**Provided data**
`config.mk`:
```
export PLATFORM = sky130hd
export DESIGN_NAME = refresh_sched
export DESIGN_NICKNAME = d
export VERILOG_FILES = /design/src/rtl/rfs_pkg.sv /design/src/rtl/rfs_init_seq.sv /design/src/rtl/rfs_interval.sv /design/src/rtl/rfs_backlog.sv /design/src/rtl/rfs_strobe_engine.sv /design/src/rtl/refresh_sched.sv
export SDC_FILE = /design/constraint.sdc
export NUM_CORES = 1
export LEC_CHECK = 0
export BUFFER_PORTS_ARGS = -buffer_cell sky130_fd_sc_hd__buf_4
export CAP_MARGIN = 20
export CORE_MARGIN = 2
export CORE_UTILIZATION = 48
export CTS_BUF_LIST = sky130_fd_sc_hd__clkbuf_16
export CTS_CLUSTER_SIZE = 40
export DETAILED_ROUTE_END_ITERATION = 8
export PLACE_DENSITY = 0.68
export SETUP_SLACK_MARGIN = 0.02
export SLEW_MARGIN = 20
export SYNTH_ARGS = -nofsm -noshare
export SYNTH_HDL_FRONTEND = slang
export SYNTH_SLANG_ARGS = --single-unit
```
`constraint.sdc`:
```
create_clock -name clk -period 3.5 [get_ports clk]
set_clock_uncertainty 0.05 [all_clocks]
set_input_delay 0.175 -clock clk [delete_from_list [all_inputs] [get_ports clk]]
set_output_delay 0.175 -clock clk [all_outputs]
set_load 0.01 [all_outputs]
```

**Directions**
All records shown above are to be given again verbatim.

**Your solution**
`config.mk`:
```
export PLATFORM = sky130hd
export DESIGN_NAME = refresh_sched
export DESIGN_NICKNAME = d
export VERILOG_FILES = /design/src/rtl/rfs_pkg.sv /design/src/rtl/rfs_init_seq.sv /design/src/rtl/rfs_interval.sv /design/src/rtl/rfs_backlog.sv /design/src/rtl/rfs_strobe_engine.sv /design/src/rtl/refresh_sched.sv
export SDC_FILE = /design/constraint.sdc
export NUM_CORES = 1
export LEC_CHECK = 0
export BUFFER_PORTS_ARGS = -buffer_cell sky130_fd_sc_hd__buf_4
export CAP_MARGIN = 20
export CORE_MARGIN = 2
export CORE_UTILIZATION = 48
export CTS_BUF_LIST = sky130_fd_sc_hd__clkbuf_16
export CTS_CLUSTER_SIZE = 40
export DETAILED_ROUTE_END_ITERATION = 8
export PLACE_DENSITY = 0.68
export SETUP_SLACK_MARGIN = 0.02
export SLEW_MARGIN = 20
export SYNTH_ARGS = -nofsm -noshare
export SYNTH_HDL_FRONTEND = slang
export SYNTH_SLANG_ARGS = --single-unit
```
`constraint.sdc`:
```
create_clock -name clk -period 3.5 [get_ports clk]
set_clock_uncertainty 0.05 [all_clocks]
set_input_delay 0.175 -clock clk [delete_from_list [all_inputs] [get_ports clk]]
set_output_delay 0.175 -clock clk [all_outputs]
set_load 0.01 [all_outputs]
```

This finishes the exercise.